Cleo, who has been in kennels since she was seized from the appellant last November, may now be re-homed by the RSPCA.

Nicholas Clarke, for the RSPCA, said last November 17, inspectors received a call saying Duckworth had been seen stitching a wound on a dog. They attended a house where the surgery had been seen and spoke to Duckworth. He refused to let the officers in and instead brought two dogs to the front door. Neither appeared to be suffering.

The inspectors told him why they were there and he admitted he had performed surgery, claiming: “I'm more qualified than most vets.”

The appellant claimed he had carried out surgery a handful of times and learned it from other men who had dogs.

Mr Clarke said on November 29, a different inspector attended an address in Blackburn.

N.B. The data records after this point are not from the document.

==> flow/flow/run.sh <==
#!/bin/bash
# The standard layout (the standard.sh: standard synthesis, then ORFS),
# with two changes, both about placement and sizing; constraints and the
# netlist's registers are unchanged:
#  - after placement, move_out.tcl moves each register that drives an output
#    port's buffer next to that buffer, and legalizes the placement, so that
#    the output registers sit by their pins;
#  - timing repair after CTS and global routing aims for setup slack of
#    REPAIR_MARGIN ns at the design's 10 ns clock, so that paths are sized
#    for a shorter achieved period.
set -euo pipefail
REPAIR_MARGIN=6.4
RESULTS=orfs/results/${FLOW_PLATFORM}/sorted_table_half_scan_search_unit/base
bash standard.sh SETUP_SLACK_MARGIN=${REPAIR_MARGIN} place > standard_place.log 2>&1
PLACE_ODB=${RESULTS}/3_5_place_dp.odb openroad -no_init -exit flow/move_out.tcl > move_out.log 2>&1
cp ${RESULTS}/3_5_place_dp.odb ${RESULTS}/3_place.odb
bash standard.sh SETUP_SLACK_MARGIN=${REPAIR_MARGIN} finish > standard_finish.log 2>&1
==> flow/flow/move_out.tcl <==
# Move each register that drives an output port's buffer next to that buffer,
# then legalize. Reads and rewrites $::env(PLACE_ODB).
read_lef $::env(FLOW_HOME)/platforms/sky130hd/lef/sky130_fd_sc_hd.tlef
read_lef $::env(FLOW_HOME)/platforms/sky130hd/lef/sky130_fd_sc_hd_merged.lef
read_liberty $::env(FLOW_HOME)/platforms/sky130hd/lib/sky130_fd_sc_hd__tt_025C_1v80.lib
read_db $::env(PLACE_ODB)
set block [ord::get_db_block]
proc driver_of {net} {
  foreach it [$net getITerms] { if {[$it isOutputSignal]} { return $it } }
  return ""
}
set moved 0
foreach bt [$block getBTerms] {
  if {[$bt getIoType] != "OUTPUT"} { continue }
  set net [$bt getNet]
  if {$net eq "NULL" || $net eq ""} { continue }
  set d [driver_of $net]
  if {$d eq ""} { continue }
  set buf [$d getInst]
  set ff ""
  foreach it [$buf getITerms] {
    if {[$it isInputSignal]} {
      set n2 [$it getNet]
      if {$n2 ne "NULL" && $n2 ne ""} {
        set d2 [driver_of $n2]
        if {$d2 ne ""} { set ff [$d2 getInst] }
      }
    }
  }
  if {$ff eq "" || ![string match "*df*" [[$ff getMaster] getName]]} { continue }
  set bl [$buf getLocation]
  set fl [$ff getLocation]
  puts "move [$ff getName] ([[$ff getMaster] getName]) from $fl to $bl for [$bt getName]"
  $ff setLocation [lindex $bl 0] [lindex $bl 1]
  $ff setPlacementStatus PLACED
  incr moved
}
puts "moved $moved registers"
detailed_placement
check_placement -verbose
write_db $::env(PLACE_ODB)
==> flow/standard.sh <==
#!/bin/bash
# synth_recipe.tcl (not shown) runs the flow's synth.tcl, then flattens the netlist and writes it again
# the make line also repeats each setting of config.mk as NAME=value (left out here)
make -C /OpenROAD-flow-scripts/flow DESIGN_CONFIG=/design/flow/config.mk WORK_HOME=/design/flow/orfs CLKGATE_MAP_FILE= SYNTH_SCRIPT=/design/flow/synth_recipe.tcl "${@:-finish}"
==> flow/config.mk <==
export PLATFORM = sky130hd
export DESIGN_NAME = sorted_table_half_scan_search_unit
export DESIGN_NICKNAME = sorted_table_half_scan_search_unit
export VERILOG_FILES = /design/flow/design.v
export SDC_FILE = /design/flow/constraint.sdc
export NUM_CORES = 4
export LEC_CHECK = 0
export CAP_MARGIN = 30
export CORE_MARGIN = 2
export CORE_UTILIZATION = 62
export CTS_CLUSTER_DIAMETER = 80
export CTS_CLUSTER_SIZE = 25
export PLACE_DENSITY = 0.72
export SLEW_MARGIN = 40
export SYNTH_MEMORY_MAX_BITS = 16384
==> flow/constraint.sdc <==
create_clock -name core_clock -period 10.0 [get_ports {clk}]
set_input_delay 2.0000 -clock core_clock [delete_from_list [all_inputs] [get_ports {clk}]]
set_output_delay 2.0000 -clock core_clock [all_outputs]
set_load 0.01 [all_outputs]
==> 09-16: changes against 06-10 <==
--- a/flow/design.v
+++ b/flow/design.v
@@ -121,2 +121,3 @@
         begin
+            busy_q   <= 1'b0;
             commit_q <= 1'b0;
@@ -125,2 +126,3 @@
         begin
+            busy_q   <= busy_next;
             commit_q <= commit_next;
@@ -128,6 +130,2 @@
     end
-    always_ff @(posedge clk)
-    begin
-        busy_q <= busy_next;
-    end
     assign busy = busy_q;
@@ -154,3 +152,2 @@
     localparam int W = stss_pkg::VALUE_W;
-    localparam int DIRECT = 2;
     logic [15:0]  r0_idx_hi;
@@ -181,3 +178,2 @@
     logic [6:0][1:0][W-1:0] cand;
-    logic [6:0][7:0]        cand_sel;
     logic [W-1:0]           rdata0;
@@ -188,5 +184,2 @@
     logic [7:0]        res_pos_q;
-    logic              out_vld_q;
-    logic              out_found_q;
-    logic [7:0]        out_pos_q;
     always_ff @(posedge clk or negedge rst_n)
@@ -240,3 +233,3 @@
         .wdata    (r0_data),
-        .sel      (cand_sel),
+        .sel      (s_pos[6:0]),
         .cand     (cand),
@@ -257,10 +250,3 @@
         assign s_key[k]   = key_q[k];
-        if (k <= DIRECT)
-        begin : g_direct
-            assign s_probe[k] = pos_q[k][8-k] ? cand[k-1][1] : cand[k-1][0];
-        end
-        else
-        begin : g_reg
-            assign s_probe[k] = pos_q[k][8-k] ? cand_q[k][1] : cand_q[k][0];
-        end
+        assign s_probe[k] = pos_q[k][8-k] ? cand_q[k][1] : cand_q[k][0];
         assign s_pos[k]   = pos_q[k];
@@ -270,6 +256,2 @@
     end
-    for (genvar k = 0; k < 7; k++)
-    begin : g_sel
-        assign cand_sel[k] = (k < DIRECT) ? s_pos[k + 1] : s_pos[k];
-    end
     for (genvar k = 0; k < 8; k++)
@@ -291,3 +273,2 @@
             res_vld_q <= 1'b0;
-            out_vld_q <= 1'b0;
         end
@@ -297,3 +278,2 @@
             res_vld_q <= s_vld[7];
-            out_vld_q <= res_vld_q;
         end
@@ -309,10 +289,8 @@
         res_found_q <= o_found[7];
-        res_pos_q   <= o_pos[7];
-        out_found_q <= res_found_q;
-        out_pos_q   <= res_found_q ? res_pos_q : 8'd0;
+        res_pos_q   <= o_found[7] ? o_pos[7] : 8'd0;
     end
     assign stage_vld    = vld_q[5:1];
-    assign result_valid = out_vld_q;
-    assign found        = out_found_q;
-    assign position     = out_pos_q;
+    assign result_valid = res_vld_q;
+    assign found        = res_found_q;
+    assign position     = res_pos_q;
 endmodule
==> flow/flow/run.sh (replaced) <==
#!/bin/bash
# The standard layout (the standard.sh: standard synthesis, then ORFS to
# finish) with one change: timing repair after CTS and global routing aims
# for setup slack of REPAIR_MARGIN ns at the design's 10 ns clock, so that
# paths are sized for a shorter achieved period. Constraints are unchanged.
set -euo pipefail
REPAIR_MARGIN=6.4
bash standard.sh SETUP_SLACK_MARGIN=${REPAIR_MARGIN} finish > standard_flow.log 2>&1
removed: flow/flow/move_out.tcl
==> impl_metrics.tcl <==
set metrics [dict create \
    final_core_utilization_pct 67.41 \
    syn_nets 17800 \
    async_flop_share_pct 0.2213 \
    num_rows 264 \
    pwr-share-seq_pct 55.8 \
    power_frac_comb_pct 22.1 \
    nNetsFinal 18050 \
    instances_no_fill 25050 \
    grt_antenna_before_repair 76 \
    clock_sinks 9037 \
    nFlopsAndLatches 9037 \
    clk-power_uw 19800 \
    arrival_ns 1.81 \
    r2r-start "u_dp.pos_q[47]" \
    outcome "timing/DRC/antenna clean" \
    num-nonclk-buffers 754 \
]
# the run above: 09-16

Duckworth wasn't present but his brother's partner was. The officers saw a tan lurcher, Cleo, which had a wound, about one centimetre wide and four centimetres long, on her right hind leg. The dog was taken into the care of the RSPCA and was seen by vet Shaun Taylor. He said when the injury occurred, it would have caused the animal pain for at least two days. A vet would have sutured the wound beneath the skin and had the dog been taken in the day the wound was caused, it was likely surgery would have been required.

The prosecutor told the hearing: "As part of their investigation, the RSPCA obtained pictures off Mr Duckworth's Facebook page, which gave an indication to them that his dog is not used for pest control, in relation to rabbiting and ratting. An indication is given by him that the dog is used for foxes and deer. It is not legal to hunt deer with dogs. Its legal to hunt rabbits and rats, which isn't the indication that is given."

Duckworth had no previous convictions.

Sobia Ahmed, for Duckworth, told the court he said Cleo ran into a fence post. He cleaned, sealed and dressed her wound twice. He accepted he ought to have taken her to the vet.

Duckworth's family had kept dogs all his life and he had been looking after them since he was 15.

Miss Ahmed said the appellant had not intended to deliberately hurt the animals or cause suffering.

Rejecting Duckworth's appeal, Judge Lunt said it was clear Cleo would have been in pain when she was injured.

She said: “Any reasonable dog owner who had its welfare at heart would have taken it to a vet and any vet would have prescribed pain medication. We are satisfied it's more his luck than judgement that the wound did not become infected.”